Praying for Children, Families, and All of Us

Pew Research Center on Family Structures Dec 2014

(Gretchen Livingston is a senior researcher focusing on fertility and family demographics at Pew Research Center.)

“Less than half (46%) of U.S. kids younger than 18 years of age are living in a home with two married heterosexual parents in their first marriage. This is a marked change from 1960, when 73% of children fit this description, and 1980, when 61% did, according to a Pew Research Center analysis of recently-released American Community Survey (ACS) and Decennial Census data.

Less than half of U.S. kids today live in a ‘traditional’ family. Rapid changes in American family structure have altered the image of who’s gathering for the holidays. While the old “ideal” involved couples marrying young, then starting a family, and staying married till “death do they part”, the family has become more complex, and less “traditional”.

Americans are delaying marriage, and more may be foregoing the institution altogether. At the same time, the share of children born outside of marriage now stands at 41%, up from just 5% in 1960. While debate continues as to whether divorce rates have been rising or falling in recent decades, it’s clear that in the longer term, the share of people who have been previously married is rising, as is remarriage.

According to our analysis, today 15% of children are living with two parents who are in a remarriage. It is difficult to accurately identify step-children in the ACS data, so we don’t know for sure if these kids are from another union, or were born within the remarriage. However, data from another Census source — the 2013 Current Population Survey (CPS) — indicates that 6% of all children are living with a step-parent.

One of the largest shifts in family structure is this: 34% of children today are living with an unmarried parent—up from just 9% in 1960, and 19% in 1980. In most cases, these unmarried parents are single. However, a small share of all children—4%–are living with two cohabiting parents, according to CPS data. Because of concerns about the quality of the new 2013 ACS data on same-sex marriage, we do not separate out the very small number of children whose parents are identified as in this type of union, but instead fold them into this “single parent” category, as well.

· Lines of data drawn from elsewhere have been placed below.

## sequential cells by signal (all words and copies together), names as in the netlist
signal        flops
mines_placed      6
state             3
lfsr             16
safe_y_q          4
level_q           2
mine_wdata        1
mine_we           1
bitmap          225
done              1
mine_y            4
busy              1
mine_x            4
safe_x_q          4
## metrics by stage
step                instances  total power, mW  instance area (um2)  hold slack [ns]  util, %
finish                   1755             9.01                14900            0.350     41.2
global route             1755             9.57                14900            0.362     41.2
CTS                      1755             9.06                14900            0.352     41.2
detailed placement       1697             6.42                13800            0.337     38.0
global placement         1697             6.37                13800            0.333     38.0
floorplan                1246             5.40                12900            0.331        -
==> src/rtl/uart_echo_tester.sv <==
// Host-side self-test for the UART echo path: pushes a counting byte sequence
// through the TX FIFO one byte at a time and checks each echo from the RX FIFO.
module uart_echo_tester #(
    parameter int         NUM_BYTES      = 256,
    parameter logic [7:0] START_VALUE    = 8'h00,
    parameter int         TIMEOUT_CYCLES = 1200000
) (
    input  logic        CLK,
    input  logic        RESET,
    input  logic        START,
    output logic [7:0]  tx_byte,
    output logic        transmit,
    input  logic        tx_fifo_full,
    input  logic [7:0]  rx_byte,
    input  logic        rx_fifo_empty,
    output logic        rx_fifo_pop,
    output logic        busy,
    output logic        done,
    output logic        pass,
    output logic        timeout,
    output logic [15:0] err_count
);

    localparam int IDX_W = (NUM_BYTES > 1) ? $clog2(NUM_BYTES) : 1;
    localparam int TMR_W = $clog2(TIMEOUT_CYCLES + 1);

    localparam logic [IDX_W-1:0] LAST_IDX  = IDX_W'(NUM_BYTES - 1);
    localparam logic [TMR_W-1:0] TMR_LIMIT = TMR_W'(TIMEOUT_CYCLES);

    typedef enum logic [2:0] {
        S_IDLE,
        S_SEND,
        S_WAIT,
        S_GAP,
        S_DONE
    } state_t;

    state_t           r_state;
    logic [7:0]       r_seq;
    logic [IDX_W-1:0] r_index;
    logic [TMR_W-1:0] r_timer;
    logic [7:0]       r_tx_byte;
    logic             r_transmit;
    logic             r_pop;
    logic             r_busy;
    logic             r_done;
    logic             r_pass;
    logic             r_timeout;
    logic [15:0]      r_err_count;

    // NOTE: every output comes straight from a flop so the FIFO strobes are glitch-free.
    always_ff @(posedge CLK) begin
        if (!RESET) begin
            r_state     <= S_IDLE;
            r_seq       <= '0;
            r_index     <= '0;
            r_timer     <= '0;
            r_tx_byte   <= '0;
            r_transmit  <= 1'b0;
            r_pop       <= 1'b0;
            r_busy      <= 1'b0;
            r_done      <= 1'b0;
            r_pass      <= 1'b0;
            r_timeout   <= 1'b0;
            r_err_count <= '0;
        end else begin
            case (r_state)
                S_IDLE, S_DONE: begin
                    if (START) begin
                        r_state     <= S_SEND;
                        r_seq       <= START_VALUE;
                        r_index     <= '0;
                        r_err_count <= '0;
                        r_timeout   <= 1'b0;
                        r_done      <= 1'b0;
                        r_pass      <= 1'b0;
                        r_busy      <= 1'b1;
                    end
                end
                S_SEND: begin
                    if (!tx_fifo_full) begin
                        r_tx_byte  <= r_seq;
                        r_transmit <= 1'b1;
                        r_timer    <= '0;
                        r_state    <= S_WAIT;
                    end
                end
                S_WAIT: begin
                    // The strobe cycle counts as timer 0, so the abort lands
                    // TIMEOUT_CYCLES+1 cycles after the push.
                    r_transmit <= 1'b0;
                    r_tx_byte  <= '0;
                    r_timer    <= r_timer + TMR_W'(1);
                    if (!rx_fifo_empty) begin
                        if (rx_byte != r_seq && r_err_count != 16'hFFFF)
                            r_err_count <= r_err_count + 16'd1;
                        r_pop   <= 1'b1;
                        r_state <= S_GAP;
                    end else if (r_timer == TMR_LIMIT) begin
                        r_timeout <= 1'b1;
                        r_done    <= 1'b1;
                        r_pass    <= 1'b0;
                        r_busy    <= 1'b0;
                        r_state   <= S_DONE;
                    end
                end
                S_GAP: begin
                    r_pop <= 1'b0;
                    if (r_index == LAST_IDX) begin
                        r_done  <= 1'b1;
                        r_pass  <= (r_err_count == 16'd0) && !r_timeout;
                        r_busy  <= 1'b0;
                        r_state <= S_DONE;
                    end else begin
                        r_seq   <= r_seq + 8'd1;
                        r_index <= r_index + IDX_W'(1);
                        r_state <= S_SEND;
                    end
                end
                default: r_state <= S_IDLE;
            endcase
        end
    end

    assign tx_byte     = r_tx_byte;
    assign transmit    = r_transmit;
    assign rx_fifo_pop = r_pop;
    assign busy        = r_busy;
    assign done        = r_done;
    assign pass        = r_pass;
    assign timeout     = r_timeout;
    assign err_count   = r_err_count;

endmodule

==> config.mk <==
export PLATFORM = sky130hd
export DESIGN_NAME = uart_echo_tester
export DESIGN_NICKNAME = d
export VERILOG_FILES = /design/src/rtl/uart_echo_tester.sv
export SDC_FILE = /design/constraint.sdc
export NUM_CORES = 1
export LEC_CHECK = 0
export ABC_AREA = 1
export CAP_MARGIN = 20
export CORE_MARGIN = 2
export CORE_UTILIZATION = 28
export CTS_BUF_LIST = sky130_fd_sc_hd__clkbuf_2
export CTS_CLUSTER_DIAMETER = 150
export DETAILED_ROUTE_END_ITERATION = 6
export PLACE_DENSITY = 0.56
export SLEW_MARGIN = 15
export SYNTH_ARGS = -nofsm -noshare
export SYNTH_HDL_FRONTEND = slang
export SYNTH_SLANG_ARGS = --single-unit
export TNS_END_PERCENT = 30
==> constraint.sdc <==
create_clock -name CLK -period 3.3 [get_ports CLK]
set_input_delay 0.495 -clock CLK [delete_from_list [all_inputs] [get_ports CLK]]
set_output_delay 0.495 -clock CLK [all_outputs]
set_load 0.02 [all_outputs]
==> out/metrics.csv <==
stage,metric,value,unit
grt,grt_usage,13.6,%
critical_path,worstPathArrival,1750,ps
place,dp_cells,785,
critical_path,critPathTopFamily,buffers and inverters,
timing,layout_min_cycle_time,2240,ps
synth,netlist-cell-type-count,44,
clock_tree,cts.sink_count,70,
critical_path,timing.critical_path.depth,1,
critical_path,critical_path.endpoint_type,output port,
synth,netlist_area,4010,sq um
die,die_y,124,um
final_layout,nNetsFinal,635,
grt,grt_antenna_before_repair,1,
critical_path,cpPeakStageDelay,680,ps
routing,drcViolationCount,0,
place,io_buffers,42,
timing,worst_clock_skew,32.5,ps
grt,grt_pass1_wl,16300,um
run_status,result_of_the_run,"complete, no violations",
hold_path,hold_path.class,register to register,
critical_path,crit_buf_inv,1,
clock_tree,clock_pin_transition_on_the_worst_setup_and_hold_timing_paths,190,ps
clock_tree,clock-root-buffer,sky130_fd_sc_hd__clkbuf_2,
synth,yosys_warnings,0,
die,ioPinCount,43,
timing,hold_violations_final,0,
clock_tree,worstSkewPairLatency,540,ps
final_layout,post_route_cells_drive_above_1_share,9.84,%
final_layout,seq_cell_area,1400,sq um
final_layout,fillerInstances,1494,
timing,whs,478,ps
timing,setup-violations-final,0,
timing,slew-limit-headroom,56.8,%
die,floorplan.initialDensity,28.8,%
timing,achievable_clock_frequency,0.446,GHz
timing,setup-tns-final,0,ps
place,gpl.final_weighted_congestion,0.829,
die,core,13900,sq um
timing,tightest_slew,647,ps
final_layout,multi_input_comb_area,2190,sq um
timing,rsz0062_at_grt,false,
grt,pin_count_of_the_biggest_net_entering_global_routing,26,
routing,routed-via-count,3760,
die,core.rowCount,43,
clock_tree,ctsResizeCount,0,
final_layout,areaGrowthSynthToFinish,14.8,%
critical_path,worst_reg2reg_path_depth,9,
job,max_cap_viol_count,0,
timing,slew_viol_final,0,
synth,postSynthAreaPerCell,6.92,sq um
clock_tree,clock_tree_from_tritoncts,yes,
clock_tree,postCtsSetupRepairBufs,0,
clock_tree,hold_buffers,0,
critical_path,criticalPathCategory,register to output port,
pwr,peakVddDrop,0.000293,V
critical_path,critPathSlowestCell,sky130_fd_sc_hd__clkdlybuf4s50_1,
clock_tree,htreeDepth,3,
clock_tree,max-clock-path-buffers,2,
synth,synth.yosys.seq_area_share,34.9,%
place,dp_hpwl,7130,um
routing,drtIter0Drc,189,
grt,grt-ovfl-total,0,
routing,routed_via_density,4.69,
critical_path,worst-path-max-fanout,8,
routing,ant_nets,0,
die,die_w,124,um
synth,syn-num-nets,599,
synth,synthCells,580,
pwr,leakage,1.57,nW
synth,ys_seq_elements,70,
critical_path,timing.critical_path.from_type,register,
clock_tree,tritoncts_buffer_count,9,
routing,wl_per_cell,12.3,um
critical_path,worst_ep_required_time,2800,ps
hold_path,hold_depth,2,
final_layout,finish.cell_count_without_fillers,801,
final_layout,final_util,33.0,%
timing,final_min_period_over_clock_period,67.9,%
grt,number_of_global_route_vias_before_repair,3370,
critical_path,timing.critical_path.cells,clkdlybuf4s50_1,
die,design.die.area,15300,sq um
routing,wirelength,9840,um
routing,first_pass_iters,5,
pwr,power.density_cell_area,478,nW/um^2
Yosys cell counts (all sizes together):
cell,instances,share of area [%]
a211oi,5,1.1
a21oi,54,7.2
a221oi,3,0.66
a31oi,1,0.16
buf,16,3.8
clkbuf,5,0.47
clkinv,1,0.093
dfxtp,70,35
ha,6,1.9
inv,65,6.1
nand2,152,15
nand3,43,5.6
nand3b,5,1.6
nand4,11,1.7
nor2,77,8.8
nor3,18,3.2
nor3b,3,0.56
nor4,3,0.78
o211ai,2,0.37
o21a,1,0.19
o21ai,21,2.7
o21bai,2,0.37
o22ai,1,0.16
o31ai,1,0.19
or2,3,0.47
xnor2,5,1.1
xor2,6,1.3
stage by stage:
step,cell area [sq um],setup slack (ps),power [mW]
after floorplan,4010,1560,1.69
after global placement,4530,949,1.82
after detailed placement,4530,883,1.83
after CTS,4600,1010,2.24
after global routing,4600,843,2.37
final,4600,1060,2.20
area by class of cell:
cell class	instances	share of cell area (%)
Inverter	66	5.38
Tap cell	180	4.89
Clock buffer	9	0.978
Sequential cell	70	30.4
Multi-Input combinational cell	423	47.6
Timing Repair Buffer	46	10.1
Antenna cell	1	0.0543
Clock inverter	6	0.652
cells in the final DEF (no fill, tap or decap), drive strengths merged, types with 6 or more instances in the layout:
cell / instances
clkinv: 7
o21ai: 21
clkdlybuf4s50: 42
nand4: 11
dfxtp: 70
nor2: 77
nand3: 43
clkbuf: 9
xor2: 6
a21oi: 54
inv: 65
nand2: 152
nor3: 18
ha: 6
metal layers:
metal / vias to the layer above / routed length [um] / global-route usage [%]
li1: 1959 / - / -
met2: 68 / 4820 / 23.0
met5: - / 0 / 0
met4: 0 / 153 / 6.11
met3: 12 / 347 / 2.47
met1: 1721 / 4520 / 16.8
worst paths after layout:
check | startpoint | endpoint | slack [ps]
max | err_count[12] | err_count[12] | 1060
min | done | done | 480
max reg2reg | err_count[0] | err_count[9] | 1090
min reg2reg | done | done | 480
kinds of logic after synthesis:
family	Yosys count	synth area share (%)
DFF	70	34.9
xor gates and xnor gates	11	2.40
AOI/OAI and AO/OA	91	13.1
and+or+nand+nor	315	37.2
buffers and inverters	87	10.5
adders and majority gates	6	1.87
power by group:
part	total, mW	internal [mW]	switching [mW]
logic	0.813	0.268	0.545
registers	0.994	0.913	0.0812
clock network	0.394	0.0863	0.307
flip-flops by register name, summed over array words and instances, names as in the netlist:
name / cells
r_seq: 8
err_count: 16
busy: 1
r_timer: 21
pass: 1
r_state: 3
done: 1
transmit: 1
r_index: 8
tx_byte: 8
timeout: 1
rx_fifo_pop: 1
Power figures use the tool's default switching activity.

The remaining 5% of children are not living with either parent. In most of these cases, they are living with a grandparent—a phenomenon that has become much more prevalent since the recent economic recession.”   http://www.pewresearch.org/fact-tank/2014/12/22/less-than-half-of-u-s-kids-today-live-in-a-traditional-family/

 

Addendum:

There is an increasingly serious issue of family instability in America. Children are being affected in a variety of ways, and most are negative. Children in single parent households experience increased poverty, reduced graduation rates, increased food insecurity, and increased rates of other “adverse household hardship measures” like utility disconnects, phone disconnects, unmet medical and dental needs, food pantry utilization, lack of family transportation, etc. The poverty rate for children in single parent families is triple the rate for children in two parent families. In 2012, 42% of children in single parent families were poor, compared to 13% of children in two parent families.   Child poverty is linked to poor health and increased school dropout rates; to negative adult outcomes including joblessness; and to reduced economic output and stability. Over 70% of the families in homeless shelters in 2013 were single parent families.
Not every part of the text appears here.